Wow this is a scary post, makes me feel sick thinking about writing this, but I keep telling people about the importance of talking and so here I am feel incredibly vulnerable letting you all in. If you are currently in a good mood, I would probably advise to skip this post right now as it’s pretty deep. Also I wish I was bringing you a bit of positivism especially in times like this, but I just want to be real with you. You guys said you wanted to see more mental health posts, so here it is. I guess I’m telling you this because if I can just help one person, then that makes me happy, and I guess in a weird way, kind of makes going through all this a little bit better. I was diagnosed with depression September last year, but it had been going on for a bit longer, I knew something wasn’t right but just had no idea what, and I have and still feel incredibly embarrassed about it, like it comes to something when you need pills to be happy right? I think there is a lot of people as well who think, well your on pills now so you’re cured, it couldn’t be further from the truth.
Depression is an illness, any kind of mental health issue is an illness. Just because it’s an invisible one, doesn’t mean its not as important as a visible one.
Depression isn’t feeling sad or down, although you do feel extreme sadness, it feels so much more severe than that, so I’ll talk to you a bit about that. A common feeling for me is the feeling of getting no joy from life. Will I be happy again? Struggling to see any positives, and not enjoying things I once enjoyed. Thinking to yourself what is the point in carrying on anymore because you can’t see how you would get any pleasure out of life in the future, and certainly not now. Which leads me on to saying I struggle to concentrate on things, making any kind of decision can seem unbearable sometimes, and also another thing I noticed was, I’m usually very good at following what’s going on when it comes to TV and films, but I just can’t concentrate at times, I just feel like I can’t think clearly.

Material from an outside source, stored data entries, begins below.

[config.mk]
export PLATFORM = sky130hd
export DESIGN_NAME = chain_dma_seq
export DESIGN_NICKNAME = d
export VERILOG_FILES = /design/src/rtl/chain_dma_pkg.sv /design/src/rtl/cdma_wb_fmt.sv /design/src/rtl/cdma_regs.sv /design/src/rtl/cdma_seq.sv /design/src/rtl/chain_dma_seq.sv
export SDC_FILE = /design/constraint.sdc
export NUM_CORES = 1
export LEC_CHECK = 0
export BUFFER_PORTS_ARGS = -buffer_cell sky130_fd_sc_hd__clkbuf_2
export CORE_MARGIN = 1
export CORE_UTILIZATION = 40
export DETAILED_ROUTE_END_ITERATION = 10
export PLACE_DENSITY = 0.71
export SETUP_SLACK_MARGIN = 0.5
export SLEW_MARGIN = 0
export SYNTH_ARGS = -nofsm -noshare
export SYNTH_HDL_FRONTEND = slang
export SYNTH_SLANG_ARGS = --single-unit
[constraint.sdc]
create_clock -name clk -period 3.6 [get_ports clk]
set_input_delay 0 -clock clk [delete_from_list [all_inputs] [get_ports clk]]
set_output_delay 0 -clock clk [all_outputs]
set_load 0.02 [all_outputs]
[src/rtl/chain_dma_pkg.sv]
`timescale 1ns/1ps
// Shared encodings for the linked-descriptor DMA channel sequencer.
// Assumes 32-bit descriptor words and a 32-bit register data path.
package chain_dma_pkg;

    typedef enum logic [2:0] {
        SQ_IDLE,
        SQ_FETCH,
        SQ_LAUNCH,
        SQ_MOVE,
        SQ_WB_STAT,
        SQ_WB_CLR,
        SQ_RETIRE
    } seq_state_e;

    typedef enum logic [1:0] {
        WB_NONE   = 2'd0,
        WB_CHSTAT = 2'd1,
        WB_CMD    = 2'd2,
        WB_REMAIN = 2'd3
    } wb_sel_e;

    // register word offsets
    localparam logic [2:0] RA_CFG  = 3'd0;
    localparam logic [2:0] RA_PTR  = 3'd1;
    localparam logic [2:0] RA_BELL = 3'd2;
    localparam logic [2:0] RA_IRQ  = 3'd3;
    localparam logic [2:0] RA_STAT = 3'd4;
    localparam logic [2:0] RA_BCNT = 3'd5;

    // command word bit positions
    localparam int CMD_VALID_BIT = 31;
    localparam int CMD_IE_BIT    = 8;
    localparam int CMD_CLRV_BIT  = 2;

    // descriptor word indices
    localparam logic [2:0] W_CMD0 = 3'd0;
    localparam logic [2:0] W_CMD1 = 3'd1;
    localparam logic [2:0] W_SRC  = 3'd2;
    localparam logic [2:0] W_DST  = 3'd4;
    localparam logic [2:0] W_STAT = 3'd6;
    localparam logic [2:0] W_NEXT = 3'd7;

    // Order in which descriptor words are read; unused words are skipped.
    function automatic logic [2:0] next_word(input logic [2:0] idx);
        case (idx)
            W_CMD0:  next_word = W_CMD1;
            W_CMD1:  next_word = W_SRC;
            W_SRC:   next_word = W_DST;
            W_DST:   next_word = W_NEXT;
            default: next_word = W_CMD0;
        endcase
    endfunction

endpackage

[src/rtl/cdma_wb_fmt.sv]
`timescale 1ns/1ps
// Builds the word written to the descriptor status slot from the
// command word's write-back select field. Purely combinational.
// Assumes the select field sits in command bits 1:0.
module cdma_wb_fmt
    import chain_dma_pkg::*;
#(
    parameter int CNT_W = 22
) (
    input  logic [31:0]      cmd0,
    input  logic [CNT_W-1:0] remain,
    input  logic [2:0]       chstat,
    output logic [31:0]      word
);

    wb_sel_e sel;
    assign sel = wb_sel_e'(cmd0[1:0]);

    // select the write-back payload
    always_comb begin
        case (sel)
            WB_CHSTAT: word = {29'd0, chstat};
            WB_CMD:    word = cmd0 & ~(32'd1 << CMD_VALID_BIT);
            WB_REMAIN: word = {{(32-CNT_W){1'b0}}, remain};
            default:   word = 32'd0;
        endcase
    end

endmodule

[src/rtl/cdma_regs.sv]
`timescale 1ns/1ps
// Software-visible registers of the channel: enable, descriptor pointer,
// doorbell, pending flag, status and residual count. The sequencer
// updates pointer, pending flag and count when a descriptor retires.
// Assumes NXT_W + SHIFT equals 32.
module cdma_regs
    import chain_dma_pkg::*;
#(
    parameter int NXT_W = 27,
    parameter int SHIFT = 5,
    parameter int CNT_W = 22
) (
    input  logic               clk,
    input  logic               rst_n,
    input  logic               reg_we,
    input  logic [2:0]         reg_addr,
    input  logic [31:0]        reg_wdata,
    output logic [31:0]        reg_rdata,
    input  logic               bell_take,
    input  logic               ptr_adv,
    input  logic [NXT_W-1:0]   ptr_next,
    input  logic               done_set,
    input  logic               done_ie,
    input  logic [CNT_W-1:0]   done_remain,
    input  logic               halted,
    input  logic               dvalid,
    output logic               chan_en,
    output logic               bell_pend,
    output logic [NXT_W+SHIFT-1:0] desc_ptr,
    output logic               irq_pend,
    output logic               irq_ie
);

    localparam int ADDR_W = NXT_W + SHIFT;

    logic [NXT_W-1:0] ptr_idx;
    logic [CNT_W-1:0] bytecnt;
    logic             wr_cfg, wr_ptr, wr_bell, wr_irq;
    logic [SHIFT-2:0] unused_wbits;

    assign wr_cfg  = reg_we && (reg_addr == RA_CFG);
    assign wr_ptr  = reg_we && (reg_addr == RA_PTR);
    assign wr_bell = reg_we && (reg_addr == RA_BELL);
    assign wr_irq  = reg_we && (reg_addr == RA_IRQ);
    assign unused_wbits = reg_wdata[SHIFT-1:1];

    assign desc_ptr = {ptr_idx, {SHIFT{1'b0}}};

    // channel enable bit
    always_ff @(posedge clk) begin
        if (!rst_n)      chan_en <= 1'b0;
        else if (wr_cfg) chan_en <= reg_wdata[0];
    end

    // descriptor pointer: the engine's advance wins over a software write
    always_ff @(posedge clk) begin
        if (!rst_n)       ptr_idx <= '0;
        else if (ptr_adv) ptr_idx <= ptr_next;
        else if (wr_ptr)  ptr_idx <= reg_wdata[SHIFT +: NXT_W];
    end

    // doorbell flag: a new ring wins over the engine consuming the old one
    always_ff @(posedge clk) begin
        if (!rst_n)         bell_pend <= 1'b0;
        else if (wr_bell)   bell_pend <= 1'b1;
        else if (bell_take) bell_pend <= 1'b0;
    end

    // pending flag, set on retire, cleared by writing one
    always_ff @(posedge clk) begin
        if (!rst_n)                      irq_pend <= 1'b0;
        else if (done_set)               irq_pend <= 1'b1;
        else if (wr_irq && reg_wdata[0]) irq_pend <= 1'b0;
    end

    // interrupt enable and residual count of the last retired descriptor
    always_ff @(posedge clk) begin
        if (!rst_n) begin
            irq_ie  <= 1'b0;
            bytecnt <= '0;
        end else if (done_set) begin
            irq_ie  <= done_ie;
            bytecnt <= done_remain;
        end
    end

    // register read multiplexer
    always_comb begin
        case (reg_addr)
            RA_CFG:  reg_rdata = {31'd0, chan_en};
            RA_PTR:  reg_rdata = 32'(desc_ptr);
            RA_IRQ:  reg_rdata = {31'd0, irq_pend};
            RA_STAT: reg_rdata = {29'd0, bell_pend, dvalid, halted};
            RA_BCNT: reg_rdata = {{(32-CNT_W){1'b0}}, bytecnt};
            default: reg_rdata = 32'd0;
        endcase
    end

    // ADDR_W kept for readers checking the pointer width
    logic [ADDR_W-1:0] unused_ptr_w;
    assign unused_ptr_w = desc_ptr;

endmodule

[src/rtl/cdma_seq.sv]
`timescale 1ns/1ps
// Descriptor walker: fetches the needed words of the current descriptor,
// launches the data mover, performs the requested write-backs and
// retires the descriptor before following the next pointer.
// Assumes read data arrives in the grant cycle and that the mover
// raises mv_done exactly once per mv_start.
module cdma_seq
    import chain_dma_pkg::*;
#(
    parameter int NXT_W = 27,
    parameter int SHIFT = 5,
    parameter int CNT_W = 22
) (
    input  logic                   clk,
    input  logic                   rst_n,
    input  logic                   chan_en,
    input  logic                   bell_pend,
    input  logic [NXT_W+SHIFT-1:0] desc_ptr,
    output logic                   mem_req,
    output logic                   mem_we,
    output logic [NXT_W+SHIFT-1:0] mem_addr,
    output logic [31:0]            mem_wdata,
    input  logic                   mem_gnt,
    input  logic [31:0]            mem_rdata,
    output logic                   mv_start,
    output logic [31:0]            mv_src,
    output logic [31:0]            mv_dst,
    output logic [CNT_W-1:0]       mv_count,
    input  logic                   mv_done,
    input  logic [CNT_W-1:0]       mv_remain,
    output logic                   bell_take,
    output logic                   halted,
    output logic                   dvalid,
    output logic                   ptr_adv,
    output logic [NXT_W-1:0]       ptr_next,
    output logic                   done_set,
    output logic                   done_ie,
    output logic [CNT_W-1:0]       done_remain
);

    localparam int ADDR_W = NXT_W + SHIFT;

    seq_state_e        state;
    logic [2:0]        widx;
    logic [31:0]       cmd0;
    logic [CNT_W-1:0]  remain_q;
    logic [NXT_W-1:0]  nxt;
    logic [31:0]       wb_word;
    logic              want_stat, want_clr;

    assign want_stat = (cmd0[1:0] != WB_NONE);
    assign want_clr  = cmd0[CMD_CLRV_BIT];

    cdma_wb_fmt #(.CNT_W(CNT_W)) u_fmt (
        .cmd0   (cmd0),
        .remain (remain_q),
        .chstat ({bell_pend, dvalid, halted}),
        .word   (wb_word)
    );

    // state sequencing and descriptor field capture
    always_ff @(posedge clk) begin
        if (!rst_n) begin
            state    <= SQ_IDLE;
            widx     <= W_CMD0;
            cmd0     <= '0;
            mv_count <= '0;
            mv_src   <= '0;
            mv_dst   <= '0;
            nxt      <= '0;
            remain_q <= '0;
            halted   <= 1'b0;
            dvalid   <= 1'b0;
        end else begin
            case (state)
                SQ_IDLE: begin
                    if (bell_take) begin
                        state  <= SQ_FETCH;
                        widx   <= W_CMD0;
                        halted <= 1'b0;
                    end
                end
                SQ_FETCH: begin
                    if (mem_gnt) begin
                        widx <= next_word(widx);
                        case (widx)
                            W_CMD0: begin
                                if (!mem_rdata[CMD_VALID_BIT]) begin
                                    halted <= 1'b1;
                                    dvalid <= 1'b0;
                                    state  <= SQ_IDLE;
                                end else begin
                                    cmd0   <= mem_rdata;
                                    dvalid <= 1'b1;
                                end
                            end
                            W_CMD1: mv_count <= mem_rdata[CNT_W-1:0];
                            W_SRC:  mv_src   <= mem_rdata;
                            W_DST:  mv_dst   <= mem_rdata;
                            W_NEXT: begin
                                nxt   <= mem_rdata[NXT_W-1:0];
                                state <= SQ_LAUNCH;
                            end
                            default: ;
                        endcase
                    end
                end
                SQ_LAUNCH: state <= SQ_MOVE;
                SQ_MOVE: begin
                    if (mv_done) begin
                        remain_q <= mv_remain;
                        if (want_stat)     state <= SQ_WB_STAT;
                        else if (want_clr) state <= SQ_WB_CLR;
                        else               state <= SQ_RETIRE;
                    end
                end
                SQ_WB_STAT: begin
                    if (mem_gnt) state <= want_clr ? SQ_WB_CLR : SQ_RETIRE;
                end
                SQ_WB_CLR: begin
                    if (mem_gnt) state <= SQ_RETIRE;
                end
                SQ_RETIRE: begin
                    dvalid <= 1'b0;
                    widx   <= W_CMD0;
                    state  <= chan_en ? SQ_FETCH : SQ_IDLE;
                end
                default: state <= SQ_IDLE;
            endcase
        end
    end

    // memory port drive
    always_comb begin
        mem_req   = 1'b0;
        mem_we    = 1'b0;
        mem_addr  = desc_ptr;
        mem_wdata = 32'd0;
        case (state)
            SQ_FETCH: begin
                mem_req  = 1'b1;
                mem_addr = desc_ptr + ADDR_W'({widx, 2'b00});
            end
            SQ_WB_STAT: begin
                mem_req   = 1'b1;
                mem_we    = 1'b1;
                mem_addr  = desc_ptr + ADDR_W'({W_STAT, 2'b00});
                mem_wdata = wb_word;
            end
            SQ_WB_CLR: begin
                mem_req   = 1'b1;
                mem_we    = 1'b1;
                mem_wdata = cmd0 & ~(32'd1 << CMD_VALID_BIT);
            end
            default: ;
        endcase
    end

    // handshakes towards the mover and the register file
    assign mv_start    = (state == SQ_LAUNCH);
    assign bell_take   = (state == SQ_IDLE) && chan_en && bell_pend;
    assign done_set    = (state == SQ_RETIRE);
    assign ptr_adv     = (state == SQ_RETIRE);
    assign ptr_next    = nxt;
    assign done_ie     = cmd0[CMD_IE_BIT];
    assign done_remain = remain_q;

endmodule

[src/rtl/chain_dma_seq.sv]
`timescale 1ns/1ps
// Top of the linked-descriptor DMA channel sequencer: register file plus
// descriptor walker. The interrupt is the pending flag qualified by the
// enable bit of the last retired descriptor.
// Assumes a single outstanding memory access and one mover.
module chain_dma_seq #(
    parameter int NXT_W = 27,
    parameter int SHIFT = 5,
    parameter int CNT_W = 22
) (
    input  logic             clk,
    input  logic             rst_n,
    input  logic             reg_we,
    input  logic [2:0]       reg_addr,
    input  logic [31:0]      reg_wdata,
    output logic [31:0]      reg_rdata,
    output logic             mem_req,
    output logic             mem_we,
    output logic [31:0]      mem_addr,
    output logic [31:0]      mem_wdata,
    input  logic             mem_gnt,
    input  logic [31:0]      mem_rdata,
    output logic             mv_start,
    output logic [31:0]      mv_src,
    output logic [31:0]      mv_dst,
    output logic [CNT_W-1:0] mv_count,
    input  logic             mv_done,
    input  logic [CNT_W-1:0] mv_remain,
    output logic             irq_out
);

    localparam int ADDR_W = NXT_W + SHIFT;

    logic              chan_en, bell_pend, bell_take;
    logic              halted, dvalid;
    logic              ptr_adv, done_set, done_ie;
    logic [NXT_W-1:0]  ptr_next;
    logic [CNT_W-1:0]  done_remain;
    logic [ADDR_W-1:0] desc_ptr;
    logic [ADDR_W-1:0] seq_addr;
    logic              irq_pend, irq_ie;

    cdma_regs #(.NXT_W(NXT_W), .SHIFT(SHIFT), .CNT_W(CNT_W)) u_regs (
        .clk         (clk),
        .rst_n       (rst_n),
        .reg_we      (reg_we),
        .reg_addr    (reg_addr),
        .reg_wdata   (reg_wdata),
        .reg_rdata   (reg_rdata),
        .bell_take   (bell_take),
        .ptr_adv     (ptr_adv),
        .ptr_next    (ptr_next),
        .done_set    (done_set),
        .done_ie     (done_ie),
        .done_remain (done_remain),
        .halted      (halted),
        .dvalid      (dvalid),
        .chan_en     (chan_en),
        .bell_pend   (bell_pend),
        .desc_ptr    (desc_ptr),
        .irq_pend    (irq_pend),
        .irq_ie      (irq_ie)
    );

    cdma_seq #(.NXT_W(NXT_W), .SHIFT(SHIFT), .CNT_W(CNT_W)) u_seq (
        .clk         (clk),
        .rst_n       (rst_n),
        .chan_en     (chan_en),
        .bell_pend   (bell_pend),
        .desc_ptr    (desc_ptr),
        .mem_req     (mem_req),
        .mem_we      (mem_we),
        .mem_addr    (seq_addr),
        .mem_wdata   (mem_wdata),
        .mem_gnt     (mem_gnt),
        .mem_rdata   (mem_rdata),
        .mv_start    (mv_start),
        .mv_src      (mv_src),
        .mv_dst      (mv_dst),
        .mv_count    (mv_count),
        .mv_done     (mv_done),
        .mv_remain   (mv_remain),
        .bell_take   (bell_take),
        .halted      (halted),
        .dvalid      (dvalid),
        .ptr_adv     (ptr_adv),
        .ptr_next    (ptr_next),
        .done_set    (done_set),
        .done_ie     (done_ie),
        .done_remain (done_remain)
    );

    assign mem_addr = 32'(seq_addr);

    // interrupt line
    assign irq_out = irq_pend & irq_ie;

endmodule

==> out/metrics.cfg <==
[global_routing]
track_usage_pct=24.6
grt_max_degree=132
gr-total-overflow=0
antenna_found_initial=1
first_global_vias=8666
grt_pass1_wl_um=46700

[drt]
ant_nets=0
wl_per_cell_um=16.8
via_per_inst=5.13
dr.pass1.iters=5
wl_um=30300
drc=0
drt_iter0_markers=630
via_count=9213

[timing]
hold_violations=0
setup_ws_ps=785
skew_ps=7.47
maxSlewHeadroom_pct=25.4
fin_crit_sh_pct=78.2
fmax_mhz=355
period_minus_slack_ps=2810
setup_viol=0
worst_pin_slew_ps=1120
maxSlewViolCount=0
fin_tns_setup_ps=0
rsz0062_at_grt=false

[clock_network]
clkTransAtPathRegs_ps=60
root_buffer=clkbuf_16
cts_sinks=227
cts_inserted_buffers=25
insertion_delay_ps=510
tritoncts=yes
cts_setup_buffers=0
htree_levels=1
clockBufferDepth=3

[floorplan]
core_um2=22800
dieWidth_um=155
core.rowCount=55
io_pins=280
initial_core_util_pct=41.0
die_height_um=155
die_area_um2=23900

[power_and_ir_drop]
p_leak_uw=0.00515
power_density_nw_per_um2=489
peakVddDrop_mv=0.440

[logic_synthesis]
synth_edf_count=0
async_reset_ff_share_pct=0
syn-cell-area_um2=9330
synth-warning-count=0
synth.most_common_cell=nand2_1
synth_top_cell_by_area=dfxtp_1
synth_commonest_cells=nand2_1 (395), dfxtp_1 (227), a21oi_1 (181), nor2_1 (64), clkbuf_1 (53)
synthTopCellsByArea=dfxtp_1 (49%), nand2_1 (16%), a21oi_1 (9.7%)
synth-seq-cells=227
netlist_instances=1156
yosysSeqAreaShare_pct=48.7
yosysTopAreaCellShare_pct=48.7
ys_types=50
syn_area_per_cell_um2=8.07
ys.flop_type=dfxtp_1

[final_layout]
num-nets-final=1559
syn_to_final_growth_pct=34.9
layoutNonFillerInstCount=1796
drive_above_1_share_pct=24.8

[place]
dp_hpwl_um=19500
port_buffers=272
dp.cells=1662
routabilityCongestion=0.805
pre_cts_slack_ps=1190

[run]
max_cap_viol_count=0

[critical_path]
cp-start-kind=flip-flop
regToRegSetupSlack_ps=1190
endpoint_kind=primary output
critPathKind=reg -> out
critical_path.max_fanout=19
cp.required_ps=3600
critPathArrivalTime_ps=2810

[outcome]
outcome=finished clean

[worst_hold_path]
min_path_type=in -> reg

layout by cell type (no fill, tap or decap), types with 5 or more instances in the layout:
cell / netlist / final
nand2_1: 395 / 395
clkbuf_2: 0 / 272
dfxtp_1: 227 / 227
a21oi_1: 181 / 181
dlygate4sd3_1: 0 / 89
nor2_1: 64 / 63
a22o_1: 36 / 36
mux2i_1: 27 / 27
clkbuf_16: 0 / 25
a311oi_2: 24 / 24
and2_1: 23 / 23
buf_4: 14 / 17
bufinv_16: 0 / 7
nand2b_1: 6 / 6
clkinv_2: 0 / 6
nand3b_1: 5 / 5
nand3_1: 5 / 5
nor3b_1: 5 / 5
report_power, final:
part / switching (uW) / internal (uW)
registers: 91.4 / 2570
logic: 363 / 275
clock network: 1030 / 1830
total: 1480 / 4670
worst max-delay path, stage by stage, from the launching register on:
cell and delay [ps]:
dfxtp_1 710, nand2b_1 290, inv_1 140, and3_1 720, a22o_1 270, clkbuf_2 180
kinds of logic after synthesis:
logic type	after synthesis	synth area share (%)
AOI/OAI and AO/OA	267	19.1
xor gates and xnor gates	1	0.0939
buffers and inverters	104	5.38
DFF	227	48.7
muxes	28	3.02
other	1	0.0402
and+or+nand+nor	528	23.7
registers in the layout, indices dropped and copies added, names as in the netlist, 22 cells and up:
name               flops
u_seq.mv_src          32
u_regs.ptr_idx        27
u_seq.done_remain     22
u_seq.ptr_next        27
u_regs.bytecnt        22
u_seq.mv_dst          32
u_seq.mv_count        22
u_seq.cmd0            31
layer usage:
layer	track usage [%]	vias up	share of wire (%)
met5	0	-	0
met4	7.17	0	2.3
met3	4.90	49	7.7
met2	41.7	368	48
met1	31.5	4321	42
li1	-	4475	-
per-stage QoR:
| stage | area (um^2) | util (%) | hold slack [ps] | total power (uW) |
|---|---|---|---|---|
| after floorplan | 9340 | - | 133 | 3080 |
| after global placement | 10800 | 47.3 | 230 | 3250 |
| after detailed placement | 10800 | 47.3 | 231 | 3270 |
| after CTS | 12600 | 55.2 | 211 | 6190 |
| after global routing | 12600 | 55.2 | 280 | 6370 |
| final | 12600 | 55.2 | 229 | 6150 |
path summary, 6_finish.rpt:
path / from / to / cells past startpoint
worst max-delay path: u_seq.state[2]$_SDFFE_PN0P_ / mem_wdata[7] / 5
worst min-delay path: mv_done / u_seq.state[1]$_SDFFE_PN0P_ / 5
worst max register to register: u_seq.state[0]$_SDFFE_PN0P_ / u_seq.done_remain[14]$_SDFFE_PN0P_ / 4
worst min register to register: u_seq.mv_dst[22]$_SDFFE_PN0P_ / u_seq.mv_dst[22]$_SDFFE_PN0P_ / 2
area by class of cell:
| type | instances | area, um^2 |
|---|---|---|
| flip-flops and latches | 227 | 4540 |
| clock inverters | 14 | 248 |
| well taps | 313 | 392 |
| inverters | 5 | 26.3 |
| diodes | 1 | 2.50 |
| fillers | 2080 | 10200 |
| repair buffers | 379 | 2400 |
| clock buffers | 30 | 674 |
| multi-input cells | 827 | 4300 |
repair_timing:
item,in CTS,in global routing
endpoints found under the hold margin,199,0
hold buffers,89,0
gates resized for setup,0,0
Note: power is estimated with default switching activity, not from simulation.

The biggest feeling I experience is feeling like a failure and worthless. Just feeling like absolute nothing and that your just existing. I find it very hard to see positive qualities in myself and I feel like I’ve wasted so many years of my life already on just failing, not making the most of life and the best way I can describe it is, feeling non existent in your own body. Then there’s the feeling of feeling completely emotionless. I’ve had some pretty good things happen to me and people would ask me how I feel about it, and I’d literally feel no emoticon and like I don’t care or I am ungrateful, but it’s not that at all, I just have no feelings at times. Feeling nothing. People never leave the house without their phone or favourite makeup product, A common thing I never leave the house without, is putting on a fake smile.
I remember when the doctor diagnosed me with depression, and I can remember the whole appointment so vividly. I went because I was battling with my mind, and I wasn’t winning anymore. I never thought I would hear these words said to me about me ever. I still now, don’t like saying the word out loud, let alone type it. I am on medication and that is something I’m not proud of, it makes me feel incredibly weak as a person, but they help me. The thing I battle a lot with, is just accepting it. I just want to pretend its not part of me, block it out, pretend it doesn’t exist within me. Almost 9 months on and I still want to be in denial of the fact that this is part of who I am, and there is absoloutely nothing wrong with that.
This post is the most terrifying thing I’ve wrote to date, excluding family, there is only like 5 people I’ve told about this. I feel like if I tell people, they are going to think I’m being a drama queen, and making something bigger than what it is. Another thing that puts me off, is I think people thinks it means like your never happy at all as well, which is not the case, depression is like the weather. The reason why I am writing this is because if I’m honest, it’s actually helped me writing it down, which I didn’t think would. Most importantly though, I hope it helps some of you, especially in these current times, I know it can feel even more lonely than normal. We need to stop the subject of depression being such a taboo.
I have depression, but I’m not giving up.